- Born: June 1985 (age 41)
- Education: EDHEC Business School
- Occupation: Businesswoman
- Title: Managing Director of Clarins
- Term: 2023–present

= Virginie Courtin =

French businesswoman

Virginie Courtin is a French businesswoman and the managing director of Clarins. She represents the third generation of the Courtin family to lead the company founded by her grandfather, Jacques Courtin.

==Biography==

===Education and personal life===

Virginie Courtin was born in France in 1985. She is the daughter of Christian Courtin, chairman of the Clarins Group, and granddaughter of Jacques Courtin, the company's founder. She studied at EDHEC Business School.

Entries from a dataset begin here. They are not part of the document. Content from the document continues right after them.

Context: an optimization exercise on an open-source flow, tuned for small area, a short achievable clock period and few clock cycles per item. The choices shown serve that exercise and are no tape-out recipe.
Only simulation tests tie the RTL to the original design; equivalence was not proved.
No activity file was given, so power comes from the tool's default toggle rates.

==> flow/design.v <==
module rs_line_decoder (
    input  wire         clk,
    input  wire         rst,
    input  wire         in_valid,
    output wire         in_ready,
    input  wire [639:0] in_line,
    input  wire [36:0]  in_addr,
    output wire         out_valid,
    output wire [575:0] out_words,
    output wire         out_poison,
    output wire [2:0]   out_nerr
);
    function automatic [7:0] gf_mul(input [7:0] a, input [7:0] b);
        integer i;
        reg [7:0] p;
        reg [7:0] aa;
        begin
            p  = 8'h00;
            aa = a;
            for (i = 0; i < 8; i = i + 1) begin
                if (b[i]) p = p ^ aa;
                aa = {aa[6:0], 1'b0} ^ (aa[7] ? 8'h1d : 8'h00);
            end
            gf_mul = p;
        end
    endfunction
    function automatic [7:0] gf_inv(input [7:0] a);
        begin
            case (a)
      8'h00: gf_inv = 8'h00;
      8'h01: gf_inv = 8'h01;
      8'h02: gf_inv = 8'h8e;
      8'h03: gf_inv = 8'hf4;
      8'h04: gf_inv = 8'h47;
      8'h05: gf_inv = 8'ha7;
      8'h06: gf_inv = 8'h7a;
      8'h07: gf_inv = 8'hba;
      8'h08: gf_inv = 8'had;
      8'h09: gf_inv = 8'h9d;
      8'h0a: gf_inv = 8'hdd;
      8'h0b: gf_inv = 8'h98;
      8'h0c: gf_inv = 8'h3d;
      8'h0d: gf_inv = 8'haa;
      8'h0e: gf_inv = 8'h5d;
      8'h0f: gf_inv = 8'h96;
      8'h10: gf_inv = 8'hd8;
      8'h11: gf_inv = 8'h72;
      8'h12: gf_inv = 8'hc0;
      8'h13: gf_inv = 8'h58;
      8'h14: gf_inv = 8'he0;
      8'h15: gf_inv = 8'h3e;
      8'h16: gf_inv = 8'h4c;
      8'h17: gf_inv = 8'h66;
      8'h18: gf_inv = 8'h90;
      8'h19: gf_inv = 8'hde;
      8'h1a: gf_inv = 8'h55;
      8'h1b: gf_inv = 8'h80;
      8'h1c: gf_inv = 8'ha0;
      8'h1d: gf_inv = 8'h83;
      8'h1e: gf_inv = 8'h4b;
      8'h1f: gf_inv = 8'h2a;
      8'h20: gf_inv = 8'h6c;
      8'h21: gf_inv = 8'hed;
      8'h22: gf_inv = 8'h39;
      8'h23: gf_inv = 8'h51;
      8'h24: gf_inv = 8'h60;
      8'h25: gf_inv = 8'h56;
      8'h26: gf_inv = 8'h2c;
      8'h27: gf_inv = 8'h8a;
      8'h28: gf_inv = 8'h70;
      8'h29: gf_inv = 8'hd0;
      8'h2a: gf_inv = 8'h1f;
      8'h2b: gf_inv = 8'h4a;
      8'h2c: gf_inv = 8'h26;
      8'h2d: gf_inv = 8'h8b;
      8'h2e: gf_inv = 8'h33;
      8'h2f: gf_inv = 8'h6e;
      8'h30: gf_inv = 8'h48;
      8'h31: gf_inv = 8'h89;
      8'h32: gf_inv = 8'h6f;
      8'h33: gf_inv = 8'h2e;
      8'h34: gf_inv = 8'ha4;
      8'h35: gf_inv = 8'hc3;
      8'h36: gf_inv = 8'h40;
      8'h37: gf_inv = 8'h5e;
      8'h38: gf_inv = 8'h50;
      8'h39: gf_inv = 8'h22;
      8'h3a: gf_inv = 8'hcf;
      8'h3b: gf_inv = 8'ha9;
      8'h3c: gf_inv = 8'hab;
      8'h3d: gf_inv = 8'h0c;
      8'h3e: gf_inv = 8'h15;
      8'h3f: gf_inv = 8'he1;
      8'h40: gf_inv = 8'h36;
      8'h41: gf_inv = 8'h5f;
      8'h42: gf_inv = 8'hf8;
      8'h43: gf_inv = 8'hd5;
      8'h44: gf_inv = 8'h92;
      8'h45: gf_inv = 8'h4e;
      8'h46: gf_inv = 8'ha6;
      8'h47: gf_inv = 8'h04;
      8'h48: gf_inv = 8'h30;
      8'h49: gf_inv = 8'h88;
      8'h4a: gf_inv = 8'h2b;
      8'h4b: gf_inv = 8'h1e;
      8'h4c: gf_inv = 8'h16;
      8'h4d: gf_inv = 8'h67;
      8'h4e: gf_inv = 8'h45;
      8'h4f: gf_inv = 8'h93;
      8'h50: gf_inv = 8'h38;
      8'h51: gf_inv = 8'h23;
      8'h52: gf_inv = 8'h68;
      8'h53: gf_inv = 8'h8c;
      8'h54: gf_inv = 8'h81;
      8'h55: gf_inv = 8'h1a;
      8'h56: gf_inv = 8'h25;
      8'h57: gf_inv = 8'h61;
      8'h58: gf_inv = 8'h13;
      8'h59: gf_inv = 8'hc1;
      8'h5a: gf_inv = 8'hcb;
      8'h5b: gf_inv = 8'h63;
      8'h5c: gf_inv = 8'h97;
      8'h5d: gf_inv = 8'h0e;
      8'h5e: gf_inv = 8'h37;
      8'h5f: gf_inv = 8'h41;
      8'h60: gf_inv = 8'h24;
      8'h61: gf_inv = 8'h57;
      8'h62: gf_inv = 8'hca;
      8'h63: gf_inv = 8'h5b;
      8'h64: gf_inv = 8'hb9;
      8'h65: gf_inv = 8'hc4;
      8'h66: gf_inv = 8'h17;
      8'h67: gf_inv = 8'h4d;
      8'h68: gf_inv = 8'h52;
      8'h69: gf_inv = 8'h8d;
      8'h6a: gf_inv = 8'hef;
      8'h6b: gf_inv = 8'hb3;
      8'h6c: gf_inv = 8'h20;
      8'h6d: gf_inv = 8'hec;
      8'h6e: gf_inv = 8'h2f;
      8'h6f: gf_inv = 8'h32;
      8'h70: gf_inv = 8'h28;
      8'h71: gf_inv = 8'hd1;
      8'h72: gf_inv = 8'h11;
      8'h73: gf_inv = 8'hd9;
      8'h74: gf_inv = 8'he9;
      8'h75: gf_inv = 8'hfb;
      8'h76: gf_inv = 8'hda;
      8'h77: gf_inv = 8'h79;
      8'h78: gf_inv = 8'hdb;
      8'h79: gf_inv = 8'h77;
      8'h7a: gf_inv = 8'h06;
      8'h7b: gf_inv = 8'hbb;
      8'h7c: gf_inv = 8'h84;
      8'h7d: gf_inv = 8'hcd;
      8'h7e: gf_inv = 8'hfe;
      8'h7f: gf_inv = 8'hfc;
      8'h80: gf_inv = 8'h1b;
      8'h81: gf_inv = 8'h54;
      8'h82: gf_inv = 8'ha1;
      8'h83: gf_inv = 8'h1d;
      8'h84: gf_inv = 8'h7c;
      8'h85: gf_inv = 8'hcc;
      8'h86: gf_inv = 8'he4;
      8'h87: gf_inv = 8'hb0;
      8'h88: gf_inv = 8'h49;
      8'h89: gf_inv = 8'h31;
      8'h8a: gf_inv = 8'h27;
      8'h8b: gf_inv = 8'h2d;
      8'h8c: gf_inv = 8'h53;
      8'h8d: gf_inv = 8'h69;
      8'h8e: gf_inv = 8'h02;
      8'h8f: gf_inv = 8'hf5;
      8'h90: gf_inv = 8'h18;
      8'h91: gf_inv = 8'hdf;
      8'h92: gf_inv = 8'h44;
      8'h93: gf_inv = 8'h4f;
      8'h94: gf_inv = 8'h9b;
      8'h95: gf_inv = 8'hbc;
      8'h96: gf_inv = 8'h0f;
      8'h97: gf_inv = 8'h5c;
      8'h98: gf_inv = 8'h0b;
      8'h99: gf_inv = 8'hdc;
      8'h9a: gf_inv = 8'hbd;
      8'h9b: gf_inv = 8'h94;
      8'h9c: gf_inv = 8'hac;
      8'h9d: gf_inv = 8'h09;
      8'h9e: gf_inv = 8'hc7;
      8'h9f: gf_inv = 8'ha2;
      8'ha0: gf_inv = 8'h1c;
      8'ha1: gf_inv = 8'h82;
      8'ha2: gf_inv = 8'h9f;
      8'ha3: gf_inv = 8'hc6;
      8'ha4: gf_inv = 8'h34;
      8'ha5: gf_inv = 8'hc2;
      8'ha6: gf_inv = 8'h46;
      8'ha7: gf_inv = 8'h05;
      8'ha8: gf_inv = 8'hce;
      8'ha9: gf_inv = 8'h3b;
      8'haa: gf_inv = 8'h0d;
      8'hab: gf_inv = 8'h3c;
      8'hac: gf_inv = 8'h9c;
      8'had: gf_inv = 8'h08;
      8'hae: gf_inv = 8'hbe;
      8'haf: gf_inv = 8'hb7;
      8'hb0: gf_inv = 8'h87;
      8'hb1: gf_inv = 8'he5;
      8'hb2: gf_inv = 8'hee;
      8'hb3: gf_inv = 8'h6b;
      8'hb4: gf_inv = 8'heb;
      8'hb5: gf_inv = 8'hf2;
      8'hb6: gf_inv = 8'hbf;
      8'hb7: gf_inv = 8'haf;
      8'hb8: gf_inv = 8'hc5;
      8'hb9: gf_inv = 8'h64;
      8'hba: gf_inv = 8'h07;
      8'hbb: gf_inv = 8'h7b;
      8'hbc: gf_inv = 8'h95;
      8'hbd: gf_inv = 8'h9a;
      8'hbe: gf_inv = 8'hae;
      8'hbf: gf_inv = 8'hb6;
      8'hc0: gf_inv = 8'h12;
      8'hc1: gf_inv = 8'h59;
      8'hc2: gf_inv = 8'ha5;
      8'hc3: gf_inv = 8'h35;
      8'hc4: gf_inv = 8'h65;
      8'hc5: gf_inv = 8'hb8;
      8'hc6: gf_inv = 8'ha3;
      8'hc7: gf_inv = 8'h9e;
      8'hc8: gf_inv = 8'hd2;
      8'hc9: gf_inv = 8'hf7;
      8'hca: gf_inv = 8'h62;
      8'hcb: gf_inv = 8'h5a;
      8'hcc: gf_inv = 8'h85;
      8'hcd: gf_inv = 8'h7d;
      8'hce: gf_inv = 8'ha8;
      8'hcf: gf_inv = 8'h3a;
      8'hd0: gf_inv = 8'h29;
      8'hd1: gf_inv = 8'h71;
      8'hd2: gf_inv = 8'hc8;
      8'hd3: gf_inv = 8'hf6;
      8'hd4: gf_inv = 8'hf9;
      8'hd5: gf_inv = 8'h43;
      8'hd6: gf_inv = 8'hd7;
      8'hd7: gf_inv = 8'hd6;
      8'hd8: gf_inv = 8'h10;
      8'hd9: gf_inv = 8'h73;
      8'hda: gf_inv = 8'h76;
      8'hdb: gf_inv = 8'h78;
      8'hdc: gf_inv = 8'h99;
      8'hdd: gf_inv = 8'h0a;
      8'hde: gf_inv = 8'h19;
      8'hdf: gf_inv = 8'h91;
      8'he0: gf_inv = 8'h14;
      8'he1: gf_inv = 8'h3f;
      8'he2: gf_inv = 8'he6;
      8'he3: gf_inv = 8'hf0;
      8'he4: gf_inv = 8'h86;
      8'he5: gf_inv = 8'hb1;
      8'he6: gf_inv = 8'he2;
      8'he7: gf_inv = 8'hf1;
      8'he8: gf_inv = 8'hfa;
      8'he9: gf_inv = 8'h74;
      8'hea: gf_inv = 8'hf3;
      8'heb: gf_inv = 8'hb4;
      8'hec: gf_inv = 8'h6d;
      8'hed: gf_inv = 8'h21;
      8'hee: gf_inv = 8'hb2;
      8'hef: gf_inv = 8'h6a;
      8'hf0: gf_inv = 8'he3;
      8'hf1: gf_inv = 8'he7;
      8'hf2: gf_inv = 8'hb5;
      8'hf3: gf_inv = 8'hea;
      8'hf4: gf_inv = 8'h03;
      8'hf5: gf_inv = 8'h8f;
      8'hf6: gf_inv = 8'hd3;
      8'hf7: gf_inv = 8'hc9;
      8'hf8: gf_inv = 8'h42;
      8'hf9: gf_inv = 8'hd4;
      8'hfa: gf_inv = 8'he8;
      8'hfb: gf_inv = 8'h75;
      8'hfc: gf_inv = 8'h7f;
      8'hfd: gf_inv = 8'hff;
      8'hfe: gf_inv = 8'h7e;
      default: gf_inv = 8'hfd;
            endcase
        end
    endfunction
    function automatic [7:0] alpha_pow(input integer j);
        begin
            case (j)
                0: alpha_pow = 8'h01;
                1: alpha_pow = 8'h02;
                2: alpha_pow = 8'h04;
                3: alpha_pow = 8'h08;
                4: alpha_pow = 8'h10;
                5: alpha_pow = 8'h20;
                6: alpha_pow = 8'h40;
                default: alpha_pow = 8'h80;
            endcase
        end
    endfunction
    function automatic [7:0] alpha_neg(input integer i);
        begin
            case (i)
                0: alpha_neg = 8'h01;
                1: alpha_neg = 8'h8e;
                2: alpha_neg = 8'h47;
                3: alpha_neg = 8'had;
                default: alpha_neg = 8'hd8;
            endcase
        end
    endfunction
    localparam [2:0] S_IDLE  = 3'd0,
                     S_SYN   = 3'd1,
                     S_BM    = 3'd2,
                     S_OMEGA = 3'd3,
                     S_CHIEN = 3'd4,
                     S_DONE  = 3'd5;
    reg [2:0]  state;
    reg [7:0]  sym [0:79];      
    reg [36:0] addr;
    reg [6:0]  cnt;             
    reg [2:0]  step;            
    reg [7:0]  synd [0:7];
    reg [7:0]  lam  [0:4];      
    reg [7:0]  bpol [0:4];      
    reg [7:0]  gam;
    reg [3:0]  len;             
    reg [7:0]  omg  [0:3];      
    reg [7:0]  lam_t [0:4];     
    reg [7:0]  omg_t [0:3];     
    reg [6:0]  nroots;
    integer i, j;
    reg [7:0] delta;
    reg [7:0] lam_next [0:4];
    always @(*) begin
        delta = 8'h00;
        for (i = 0; i < 5; i = i + 1)
            if (i <= step)
                delta = delta ^ gf_mul(lam[i], synd[{29'd0, step} - i]);
        for (i = 0; i < 5; i = i + 1) begin
            lam_next[i] = gf_mul(gam, lam[i]);
            if (i > 0)
                lam_next[i] = lam_next[i] ^ gf_mul(delta, bpol[i-1]);
        end
    end
    always @(*) begin
        for (i = 0; i < 4; i = i + 1) begin
            omg[i] = 8'h00;
            for (j = 0; j <= i; j = j + 1)
                omg[i] = omg[i] ^ gf_mul(synd[j], lam[i - j]);
        end
    end
    reg [7:0] lam_val, lam_odd, omg_val, err_val;
    always @(*) begin
        lam_val = 8'h00;
        for (i = 0; i < 5; i = i + 1) lam_val = lam_val ^ lam_t[i];
        lam_odd = lam_t[1] ^ lam_t[3];
        omg_val = 8'h00;
        for (i = 0; i < 4; i = i + 1) omg_val = omg_val ^ omg_t[i];
        err_val = gf_mul(omg_val, gf_inv(lam_odd));
    end
    always @(posedge clk) begin
        if (rst) begin
            state <= S_IDLE;
        end else begin
            case (state)
                S_IDLE: begin
                    if (in_valid) begin
                        for (i = 0; i < 8; i = i + 1) begin
                            for (j = 0; j < 9; j = j + 1)
                                sym[79 - (9*i + j)] <= in_line[80*i + 8*j +: 8];
                            sym[7 - i] <= in_line[80*i + 72 +: 8];
                        end
                        addr <= in_addr;
                        for (j = 0; j < 8; j = j + 1) synd[j] <= 8'h00;
                        cnt   <= 7'd79;
                        state <= S_SYN;
                    end
                end
                S_SYN: begin
                    for (j = 0; j < 8; j = j + 1)
                        synd[j] <= gf_mul(synd[j], alpha_pow(j)) ^ sym[cnt];
                    if (cnt == 7'd0) begin
                        for (i = 0; i < 5; i = i + 1) begin
                            lam[i]  <= (i == 0) ? 8'h01 : 8'h00;
                            bpol[i] <= (i == 0) ? 8'h01 : 8'h00;
                        end
                        gam   <= 8'h01;
                        len   <= 4'd0;
                        step  <= 3'd0;
                        state <= S_BM;
                    end else begin
                        cnt <= cnt - 7'd1;
                    end
                end
                S_BM: begin
                    for (i = 0; i < 5; i = i + 1) lam[i] <= lam_next[i];
                    if (delta != 8'h00 && {len, 1'b0} <= {2'b00, step}) begin
                        for (i = 0; i < 5; i = i + 1) bpol[i] <= lam[i];
                        gam <= delta;
                        len <= {1'b0, step} + 4'd1 - len;
                    end else begin
                        bpol[0] <= 8'h00;
                        for (i = 1; i < 5; i = i + 1) bpol[i] <= bpol[i-1];
                    end
                    if (step == 3'd7)
                        state <= S_OMEGA;
                    step <= step + 3'd1;
                end
                S_OMEGA: begin
                    for (i = 0; i < 4; i = i + 1) omg_t[i] <= omg[i];
                    for (i = 0; i < 5; i = i + 1) lam_t[i] <= lam[i];
                    nroots <= 7'd0;
                    cnt    <= 7'd0;
                    state  <= S_CHIEN;
                end
                S_CHIEN: begin
                    if (lam_val == 8'h00) begin
                        sym[cnt] <= sym[cnt] ^ err_val;
                        nroots   <= nroots + 7'd1;
                    end
                    for (i = 0; i < 5; i = i + 1) lam_t[i] <= gf_mul(lam_t[i], alpha_neg(i));
                    for (i = 0; i < 4; i = i + 1) omg_t[i] <= gf_mul(omg_t[i], alpha_neg(i));
                    if (cnt == 7'd79)
                        state <= S_DONE;
                    cnt <= cnt + 7'd1;
                end
                S_DONE: begin
                    state <= S_IDLE;
                end
                default: state <= S_IDLE;
            endcase
        end
    end
    wire poison = (len > 4'd4) || ({3'b000, len} != nroots);
    assign in_ready   = (state == S_IDLE);
    assign out_valid  = (state == S_DONE);
    assign out_poison = poison;
    assign out_nerr   = poison ? 3'd0 : len[2:0];
    genvar gw, gb;
    generate
        for (gw = 0; gw < 8; gw = gw + 1) begin : g_word
            wire [71:0] data;
            for (gb = 0; gb < 9; gb = gb + 1) begin : g_byte
                assign data[8*gb +: 8] = sym[79 - (9*gw + gb)];
            end
            assign out_words[72*gw +: 72] = poison
                ? {8'hff, 20'h00000, 4'h0, addr, gw[2:0]}
                : data;
        end
    endgenerate
endmodule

Virginie is one of four Courtin cousins, along with her sister Claire and her cousins Jenna and Prisca (twin daughters of Olivier Courtin), who have received media attention for their association with the Clarins brand and their presence at major fashion events.

===Professional career===

Virginie Courtin held many positions at Clarins. In 2013, Virginie Courtin took on the role of marketing director at the fashion brand Mugler, which was then part of the Clarins Group.

In 2020, she was appointed Deputy CEO and Chief CSR Officer of Clarins. She implemented packaging and supply chain reforms, favoring eco-responsible methods.

In September 2023, she was appointed managing director of Clarins, in a generational transition at the head of the company.